8 Replies Latest reply: Jan 4, 2013 10:37 AM by 838196 RSS

    find duplication values from multiple columns in a big table

    601245
      Hi All,

      I am working on a 11gR2 database in linux. i want to display record that have duplicate values in 2 columns.

      1. Table Structure :-


      CREATE TABLE A
      (
      ID NUMBER(10),
      F_NAME VARCHAR2(100 BYTE),
      L_NAME VARCHAR2(100 BYTE)
      )

      2. Sample Data:-

      Insert into A
      (ID, F_NAME, L_NAME) Values (1,'TONY' ,'SUMIT');
      Insert into A
      (ID, F_NAME, L_NAME) Values (2,'SUMIT' ,'KEITH');
      Insert into A
      (ID, F_NAME, L_NAME) Values (3,'NORA','SMITH');
      Insert into A
      (ID, F_NAME, L_NAME) Values (4,'APRIL','TONY');
      Insert into A
      (ID, F_NAME, L_NAME) Values (5,'ROSS','TAM');


      ID F_NAME L_NAME
      -----------------------------------------------------------
      1 TONY SUMIT
      2 SUMIT KEITH
      3 NORA SMITH
      4 APRIL TONY
      5 ROSS TAM



      4. My requirement is i need display IDs that it's F_NAME or L_NAME has duplication in F_NAME or L_NAME columns.
      The result should be

      ID
      --------
      1 reason: F_NAME (TONY) equals to L_NAME of record 4, L_NAME (SUMIT) equals to F_NAME of record 2
      2 reason: F_NAME (SUMIT) equals to L_NAME of record 1
      4 reason: L_NAME (TONY) equals to F_NAME of record 1


      record 3, 5 aren't in the result because there is no duplication in F_NAME or L_NAME columns for NORA,SMITH, ROSS, TAM


      The table contains 10 million records, i really need to consider the performance.



      kindly suggest me the solution
        • 1. Re: find duplication values from multiple columns in a big table
          636309
          I haven't tested it, but how about something like this?

          select id
          from tableA a
          where exists (select 1 from tablea b where a.f_name = b.l_name)
          or exists (select 1 from tableB where a.l_name = b.f_name)
          • 2. Re: find duplication values from multiple columns in a big table
            982851
            select Distinct(A.id) from a A,a B where A.f_name=B.L_name or B.F_name=A.L_name;

            or

            select Distinct(B.id) from a A,a B where A.f_name=B.L_name or B.F_name=A.L_name;
            • 3. Re: find duplication values from multiple columns in a big table
              Gurjeet
              HI,

              select distinct a1.id ,a1.f_name,a1.l_name  from a a1, a a2 where a1.f_name = a2.l_name or a2.f_name = a1.l_name;



              or


              select distinct from (
              select distinct a1.id ,a1.f_name,a1.l_name from a a1, a a2 where a1.f_name = a2.l_name
              union all
              select distinct a1.id ,a1.f_name,a1.l_name from a a1, a a2 where a2.f_name = a1.l_name)

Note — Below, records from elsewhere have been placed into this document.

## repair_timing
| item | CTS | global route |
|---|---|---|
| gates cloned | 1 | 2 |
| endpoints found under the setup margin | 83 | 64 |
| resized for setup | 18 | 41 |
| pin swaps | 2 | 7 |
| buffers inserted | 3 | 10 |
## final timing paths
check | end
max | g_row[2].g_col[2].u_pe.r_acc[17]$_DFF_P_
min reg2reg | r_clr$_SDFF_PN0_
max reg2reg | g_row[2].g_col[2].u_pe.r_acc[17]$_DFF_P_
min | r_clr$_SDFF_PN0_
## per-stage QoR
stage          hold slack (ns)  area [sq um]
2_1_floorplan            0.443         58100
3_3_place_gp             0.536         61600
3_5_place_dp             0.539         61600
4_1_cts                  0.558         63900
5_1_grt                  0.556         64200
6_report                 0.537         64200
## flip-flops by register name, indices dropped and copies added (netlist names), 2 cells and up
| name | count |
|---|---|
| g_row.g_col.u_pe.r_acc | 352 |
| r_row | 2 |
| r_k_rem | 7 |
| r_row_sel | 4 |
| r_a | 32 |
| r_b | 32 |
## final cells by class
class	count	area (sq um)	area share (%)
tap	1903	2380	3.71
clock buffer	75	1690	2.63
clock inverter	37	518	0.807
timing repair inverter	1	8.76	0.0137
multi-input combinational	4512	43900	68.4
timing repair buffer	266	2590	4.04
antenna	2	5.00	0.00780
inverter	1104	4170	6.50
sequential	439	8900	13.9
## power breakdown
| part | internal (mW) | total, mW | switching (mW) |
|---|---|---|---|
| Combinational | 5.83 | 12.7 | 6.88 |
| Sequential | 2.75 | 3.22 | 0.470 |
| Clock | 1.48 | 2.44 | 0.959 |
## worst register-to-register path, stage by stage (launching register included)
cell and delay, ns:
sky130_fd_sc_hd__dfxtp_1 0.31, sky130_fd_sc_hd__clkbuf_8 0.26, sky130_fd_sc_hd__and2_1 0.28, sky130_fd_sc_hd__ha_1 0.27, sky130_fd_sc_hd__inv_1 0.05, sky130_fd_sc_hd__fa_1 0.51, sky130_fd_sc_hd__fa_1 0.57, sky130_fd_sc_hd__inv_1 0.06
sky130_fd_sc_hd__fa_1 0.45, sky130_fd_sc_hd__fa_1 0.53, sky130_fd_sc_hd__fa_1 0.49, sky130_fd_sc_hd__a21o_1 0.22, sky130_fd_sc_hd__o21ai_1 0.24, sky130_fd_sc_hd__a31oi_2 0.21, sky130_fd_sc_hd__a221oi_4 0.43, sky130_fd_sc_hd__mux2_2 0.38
Source: an optimization exercise on an open RTL-to-GDS flow (aim: small area, a short achievable clock period and few clock cycles per item). Production flows keep margins and buffers that such runs may drop. RTL that was checked went through simulation tests only; none was proved equivalent to the original.

==> build 97 <==
Design cordic_atanh_vec, start of the top module:
module cordic_atanh_vec (
   input  logic        clk,
   input  logic        rst,
   input  logic        i_start,
   input  logic [31:0] i_xIn,
   input  logic        i_funcSelect,
   output logic        o_busy,
   output logic        o_done,
   output logic [32:0] o_result,
   output logic        o_clamped
);
make LEC_CHECK=0 CAP_MARGIN=20 CORE_MARGIN=2 CORE_UTILIZATION=40 SETUP_SLACK_MARGIN=1.5 SLEW_MARGIN=20 finish   # period 5.0 ns
run.sh (not shown) runs the stock make flow with config.mk's settings and CLKGATE_MAP_FILE= SYNTH_SCRIPT=/design/flow/synth_recipe.tcl, a recipe that flattens the netlist after the stock synthesis.
==> inputs of trial 73, as changes to build 97 <==
==> flow/design.v (replaced) <==
module cordic_atanh_vec (
   input  logic        clk,
   input  logic        rst,
   input  logic        i_start,
   input  logic [31:0] i_xIn,
   input  logic        i_funcSelect,
   output logic        o_busy,
   output logic        o_done,
   output logic [32:0] o_result,
   output logic        o_clamped
);
   function automatic int stageShift(input int k);
      case (k)
         0:       stageShift = 1;
         1:       stageShift = 2;
         2:       stageShift = 3;
         3, 4:    stageShift = 4;
         5:       stageShift = 5;
         6:       stageShift = 6;
         7:       stageShift = 7;
         8:       stageShift = 8;
         9:       stageShift = 9;
         10:      stageShift = 10;
         11:      stageShift = 11;
         12:      stageShift = 12;
         13, 14:  stageShift = 13;
         default: stageShift = 14;
      endcase
   endfunction
   function automatic logic [16:0] stageAngle(input int k);
      case (k)
         0:       stageAngle = 17'd9000;
         1:       stageAngle = 17'd4185;
         2:       stageAngle = 17'd2059;
         3, 4:    stageAngle = 17'd1025;
         5:       stageAngle = 17'd512;
         6:       stageAngle = 17'd256;
         7:       stageAngle = 17'd128;
         8:       stageAngle = 17'd64;
         9:       stageAngle = 17'd32;
         10:      stageAngle = 17'd16;
         11:      stageAngle = 17'd8;
         12:      stageAngle = 17'd4;
         13, 14:  stageAngle = 17'd2;
         default: stageAngle = 17'd1;
      endcase
   endfunction
   function automatic logic [16:0] addKS(input logic [16:0] a, input logic [16:0] b,
                                         input logic cin);
      logic [16:0] g, p, gg, pp;
      g  = a & b;
      p  = a ^ b;
      gg = g;
      pp = p;
      gg[0] = g[0] | (p[0] & cin);
      for (int d = 1; d < 17; d = d * 2)
         for (int i = 16; i >= d; i--) begin
            gg[i] = gg[i] | (pp[i] & gg[i-d]);
            pp[i] = pp[i] & pp[i-d];
         end
      addKS = p ^ {gg[15:0], cin};
   endfunction
   function automatic int yTop(input int k);
      case (k)
         0:       yTop = 14;
         1, 2:    yTop = 13;
         3:       yTop = 12;
         4:       yTop = 11;
         5:       yTop = 10;
         6:       yTop = 9;
         7:       yTop = 8;
         8:       yTop = 7;
         9:       yTop = 6;
         10, 11:  yTop = 5;
         12, 13:  yTop = 4;
         default: yTop = 3;
      endcase
   endfunction
   logic        r_busy;
   logic        r_done;
   logic [15:0] r_step;      
   logic [14:0] r_x;
   logic [14:0] r_y;
   logic [16:0] r_z;
   logic        r_func;
   logic        r_hi;
   logic        r_lo;
   logic        w_accept;
   logic signed [31:0] w_arg;
   logic [14:0] w_argLow;
   logic        w_hi;
   logic        w_lo;
   assign w_accept = i_start & ~r_busy & ~r_done;
   always_comb begin
      w_arg    = i_funcSelect ? i_xIn : (i_xIn << 1) - 32'd16384;
      w_argLow = w_arg[14:0];
      w_hi     = w_arg > 32'sd13107;
      w_lo     = w_arg < -32'sd13107;
   end
   logic [14:0] w_xs;       
   logic [14:0] w_ys;       
   logic [16:0] w_ang;      
   logic [14:0] w_xMask;
   logic signed [14:0] w_yExt;
   logic        w_pos;      
   logic [13:0] w_ySum;
   logic [14:0] w_xSum;
   logic [16:0] w_zSum;
   always_comb begin
      w_xs  = '0;
      w_ys  = '0;
      w_ang = '0;
      for (int k = 0; k < 16; k++) begin
         w_xMask = (k < 2) ? r_x : {1'b0, r_x[13:0]};
         w_yExt  = r_y;
         for (int j = 0; j < 15; j++)
            if (j > yTop(k)) w_yExt[j] = r_y[14];
         if (r_step[k]) begin
            w_xs  = w_xs  | (w_xMask >> stageShift(k));
            w_ys  = w_ys  | 15'(w_yExt >>> stageShift(k));
            w_ang = w_ang | stageAngle(k);
         end
      end
      if (!r_func) w_ang = w_ang << 1;
      w_pos  = ~r_y[14];
      w_ySum = 14'(addKS(17'(r_y[13:0]), 17'(w_xs[13:0] ^ {14{w_pos}}), w_pos));
      w_xSum = 15'(addKS(17'(r_x), 17'(w_ys ^ {15{w_pos}}), w_pos));
      w_zSum = addKS(r_z, w_ang ^ {17{~w_pos}}, ~w_pos);
   end
   always_ff @(posedge clk) begin
      if (!r_busy) begin
         r_x    <= 15'd16384;
         r_y    <= w_argLow;
         r_z    <= '0;
         r_func <= i_funcSelect;
         r_hi   <= w_hi;
         r_lo   <= w_lo;
      end else if (r_step[0] && r_hi) begin
         r_x <= 15'd9831;
         r_y <= 15'd4915;
         r_z <= r_func ? 17'd9000 : 17'd18000;
      end else if (r_step[0] && r_lo) begin
         r_x <= 15'd9830;
         r_y <= -15'sd4915;
         r_z <= r_func ? -17'sd9000 : -17'sd18000;
      end else begin
         r_x <= w_xSum;
         r_y <= {w_ySum[13], w_ySum};
         r_z <= w_zSum;
      end
   end
   always_ff @(posedge clk or posedge rst) begin
      if (rst) begin
         r_busy <= 1'b0;
         r_done <= 1'b0;
         r_step <= '0;
      end else begin
         r_step <= {r_step[14:0], w_accept};
         r_busy <= w_accept | (r_busy & ~r_step[15]);
         r_done <= r_step[15];
      end
   end
   assign o_busy    = r_busy;
   assign o_done    = r_done;
   assign o_result  = {{16{r_z[16]}}, r_z};
   assign o_clamped = r_hi | r_lo;
endmodule
Settings changed: CORE_UTILIZATION 40 to 50, SETUP_SLACK_MARGIN 1.5 to 2.5.
==> qor summary <==
Outcome: build 97 no timing/DRC/antenna violations; trial 73 no timing/DRC/antenna violations
Share of cell area taken by multi-input logic gates: build 97 61.5%; trial 73 56.5%
PostCTS Resize Cnt: build 97 55; trial 73 110
Number of global-route vias before repair: build 97 6,139; trial 73 6,346
Setup slack of the worst register-to-register path: build 97 1.51 ns; trial 73 1.32 ns
Number of multi-input combinational cells: build 97 639; trial 73 641
Number of ordinary and repair buffers in the finished layout: build 97 121; trial 73 194
Adder-cell share of the synthesized area: build 97 11.9%; trial 73 9.00%
Startpoint of the lowest-slack register-to-register path: build 97 r_step[12]; trial 73 r_step[4]
Area taken by multi-input logic gates: build 97 5190 um^2; trial 73 5140 um^2
Synthesized area per cell: build 97 8.11 um^2; trial 73 7.98 um^2
Worst hold slack: build 97 0.408 ns; trial 73 0.469 ns
First-pass iteration count of the detailed router: build 97 8; trial 73 9
Fraction of area in clock buffers and inverters: build 97 3.17%; trial 73 3.38%
Total number of clock tree sinks: build 97 65; trial 73 68
Testbench counts of build 97, summed over its fixed seeds: cycles 20,472, items 1,280.
Only the layout flow was run in trial 73; the RTL was not checked for function there.
What follows belongs to an exercise in optimizing a design on an open flow for small area; a production flow would make more cautious choices. Function was checked by simulation only, so behaviour that the tests miss may differ from the original. No activity file was given, so power comes from the tool's default toggle rates.

==> flow/design.v <==
`default_nettype none
module rotate_points_about_centroid_core #(
  parameter int MaxVertices = 64
) (
  input  wire logic               clk,
  input  wire logic               rst,
  input  wire logic               cfg_we,
  input  wire logic               cfg_idx,
  input  wire logic [15:0]        cfg_data,
  input  wire logic               in_valid,
  output logic                    in_stall,
  input  wire logic signed [15:0] x_in,
  input  wire logic signed [15:0] y_in,
  input  wire logic               last_in,
  output logic                    out_valid,
  input  wire logic               out_stall,
  output logic signed [21:0]      x_out,
  output logic signed [21:0]      y_out,
  output logic                    last_out,
  output logic                    overflow
);
  typedef enum logic [2:0] {
    S_LOAD0, S_LOAD, S_SUM, S_CHK, S_DIV, S_STORE, S_WAIT, S_RUN
  } st_t;
  st_t               st;
  logic [63:0][31:0] ring;
  logic [5:0]        ph;
  logic [6:0]        cnt;
  logic              dropped;
  logic [15:0]       cos_r, sin_r;
  logic [33:0]       P;
  logic [15:0]       mx, my;
  logic              sx, sy;
  logic [21:0]       y_q;
  logic [6:0]        e1;
  logic [6:0]        o;
  logic              axis, neg, ov;
  logic full, acc, wr;
  assign full = cnt[6];
  always_comb begin
    in_stall = 1'b1;
    if (st == S_LOAD0) in_stall = 1'b0;
    else if (st == S_LOAD) in_stall = !(full || ph == cnt[5:0]);
  end
  assign acc = in_valid && !in_stall;
  assign wr = acc && (st == S_LOAD0 || !full);
  always_ff @(posedge clk) begin
    ring <= {ring[62:0], wr ? {y_in, x_in} : ring[63]};
    ph <= (st == S_LOAD0 && acc) ? 6'd1 : ph + 6'd1;
  end
  always_ff @(posedge clk) begin
    if (rst) begin
      cos_r <= 16'sd16384;
      sin_r <= '0;
    end else if (cfg_we) begin
      if (cfg_idx) sin_r <= cfg_data;
      else cos_r <= cfg_data;
    end
  end
  logic [3:0]  t;
  logic [1:0]  u;
  logic        r;
  logic [15:0] xtap, ytap;
  assign t = o[5:2];
  assign u = o[1:0];
  assign r = o[6];
  for (genvar k = 0; k < 16; k++) begin : g_tap
    assign xtap[k] = ring[4*k+1][15-k];
    assign ytap[k] = ring[4*k+2][31-k];
  end
  logic xb, yb, cxb, cyb, top;
  assign top = (t == 4'd0);
  assign xb = xtap[t];
  assign yb = ytap[t];
  assign cxb = mx[4'd15 - t] ^ sx;
  assign cyb = my[4'd15 - t] ^ sy;
  logic [15:0] src;
  logic        inv, cin, shl;
  logic [33:0] sum, opv;
  assign opv = {{18{src[15]}}, src} ^ {34{inv}};
  assign sum = (shl ? {P[32:0], 1'b0} : P) + opv + 34'(cin);
  logic [33:0] dsh, dnext;
  logic [7:0]  rtry;
  assign dsh = {P[32:0], 1'b0};
  assign rtry = {1'b0, dsh[28:22]} - {1'b0, cnt};
  assign dnext = rtry[7] ? dsh : {dsh[33:29], rtry[6:0], dsh[21:1], 1'b1};
  logic [23:0] q24;
  logic [21:0] satq;
  assign q24 = P[33:10];
  assign satq = (q24[23:21] == 3'b000 || q24[23:21] == 3'b111) ? q24[21:0]
              : {q24[23], {21{~q24[23]}}};
  logic svalid;
  assign svalid = {1'b0, ph} < cnt;
  logic padd;
  always_comb begin
    src = '0;
    inv = 1'b0;
    cin = 1'b0;
    shl = 1'b0;
    padd = 1'b0;
    if (st == S_SUM) begin
      src = axis ? ring[63][31:16] : ring[63][15:0];
      inv = neg;
      padd = svalid;
    end else if (st == S_RUN) begin
      unique case (u)
        2'd1: begin
          src = r ? cos_r : sin_r;
          shl = 1'b1;
          padd = 1'b1;
          if (xb == cxb) src = '0;
          else begin
            inv = (~xb ^ top);
            cin = inv;
          end
        end
        2'd2: begin
          src = r ? sin_r : cos_r;
          padd = 1'b1;
          if (yb == cyb) src = '0;
          else begin
            inv = (~yb ^ top) ^ r;
            cin = inv;
          end
        end
        2'd3: begin
          src = {1'b0, (r ? cxb : cyb), 13'd0, (t == 4'd6)};
          padd = 1'b1;
          inv = top && (r ? cxb : cyb);
          cin = inv;
        end
        default: ;
      endcase
    end
  end
  always_ff @(posedge clk) begin
    if (rst) begin
      st <= S_LOAD0;
      ov <= 1'b0;
    end else begin
      unique case (st)
        S_LOAD0: begin
          if (acc) begin
            cnt <= 7'd1;
            dropped <= 1'b0;
            if (last_in) begin
              st <= S_SUM;
              axis <= 1'b0;
              neg <= 1'b0;
              o <= '0;
            end else st <= S_LOAD;
          end
        end
        S_LOAD: begin
          if (acc) begin
            if (full) dropped <= 1'b1;
            else cnt <= cnt + 7'd1;
            if (last_in) begin
              st <= S_SUM;
              axis <= 1'b0;
              neg <= 1'b0;
              o <= '0;
            end
          end
        end
        S_SUM: begin
          o <= o + 7'd1;
          if (o[5:0] == 6'd63) st <= S_CHK;
        end
        S_CHK: begin
          o <= '0;
          if (!neg && P[33]) begin
            neg <= 1'b1;
            st <= S_SUM;
          end else begin
            if (axis) sy <= neg && !P[33];
            else sx <= neg && !P[33];
            st <= S_DIV;
          end
        end
        S_DIV: begin
          o <= o + 7'd1;
          if (o == 7'd21) st <= S_STORE;
        end
        S_STORE: begin
          o <= '0;
          neg <= 1'b0;
          if (!axis) begin
            mx <= P[15:0];
            axis <= 1'b1;
            st <= S_SUM;
          end else begin
            my <= P[15:0];
            e1 <= 7'd1;
            st <= S_WAIT;
          end
        end
        S_WAIT: begin
          if (ov) begin
            if (!out_stall) begin
              ov <= 1'b0;
              e1 <= e1 + 7'd1;
              if (e1 == cnt) st <= S_LOAD0;
            end
          end else if (ph == e1[5:0]) begin
            o <= 7'd1;
            st <= S_RUN;
          end
        end
        S_RUN: begin
          o <= o + 7'd1;
          if (o == 7'd127) begin
            ov <= 1'b1;
            st <= S_WAIT;
          end
        end
        default: st <= S_LOAD0;
      endcase
    end
  end
  always_ff @(posedge clk) begin
    if (st == S_LOAD0 || st == S_LOAD || st == S_STORE) P <= '0;
    else if (st == S_CHK) begin
      if (P[33]) P <= '0;
    end else if (st == S_DIV) P <= dnext;
    else if (st == S_WAIT) begin
      if (ov && !out_stall) P <= '0;
    end else if (st == S_RUN && o == 7'd64) P <= '0;
    else if (padd) P <= sum;
  end
  always_ff @(posedge clk) begin
    if (st == S_RUN && o == 7'd64) y_q <= satq;
  end
  assign out_valid = ov;
  assign x_out = satq;
  assign y_out = y_q;
  assign last_out = (e1 == cnt);
  assign overflow = dropped;
endmodule
`default_nettype wire
make LEC_CHECK=0 CAP_MARGIN=20 CORE_MARGIN=2 CORE_UTILIZATION=40 CTS_BUF_LIST=sky130_fd_sc_hd__clkbuf_4 SLEW_MARGIN=20 finish   # period 12.0 ns
run.sh (not shown) runs the stock make flow with config.mk's settings and CLKGATE_MAP_FILE= SYNTH_SCRIPT=/design/flow/synth_recipe.tcl, a recipe that flattens the netlist after the stock synthesis.
Change:
- CTS_BUF_LIST: sky130_fd_sc_hd__clkbuf_4 -> sky130_fd_sc_hd__clkbuf_8
The changed run went through all stages and came out clean.
Clock power increases by about 2%.
Non-clock buffer count does not change.
Count of clock-buffer cells in the layout decreases by 346.
Setup slack gains 0.083 ns.
Worst hold slack gains 0.015 ns.
Flip-flop and latch count stays the same.
Global-route usage decreases by 0.37 points.

## static timing again, ports no longer ideal
The flow's constraints put no driver on any port. The routed layouts listed below were extracted and timed again, unchanged, in two steps. Step 1, drivers: a clkbuf_16 drives clk and a buf_2 each remaining input, both assumed. Step 2 moves the port delays by t, midway between the first and last clock arrival at a register: inputs arrive t later, outputs are due t later. That takes back most of the time a late clock gives input paths. a / b / c = ideal ports / drivers / drivers and shift; a / b = the first two.
| run | t, ns | slack for setup (ns) | worst setup path after step 2 | cell pins on the clock port's net |
|---|---|---|---|---|
| the first run | 1.198 | 4.987 / 4.987 / 4.987 | register to register | 1 |
| the second run | 0.969 | 5.070 / 5.070 / 5.070 | register to register | 1 |
After both steps every run listed still meets setup and hold.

              Edited by: Mr. singh on Jan 4, 2013 11:43 AM
              • 4. Re: find duplication values from multiple columns in a big table
                MaheshKaila
                Trye this one
                select   *
                  from   A out_a
                 where   exists (select   'x'
                                   from   a in_a
                                  where   in_a.f_name = out_a.l_name or in_a.l_name = out_a.f_name)
                Regards,
                Mahesh Kaila
                • 5. Re: find duplication values from multiple columns in a big table
                  Manik
                  Note: Forum members please suggest better approach to this -- below.. convert into SQL :)

                  I know I will be opposed by many people in this forum for posting such in-efficient solution.
                  But trying to learn along with you.. its an interesting problem which must deal with all rows vs all rows to get all combinations.
                  But I am still thinking how to write it in SQL, probably will learn from this post after we receive some good SQL solution for the code what I am currently doing now.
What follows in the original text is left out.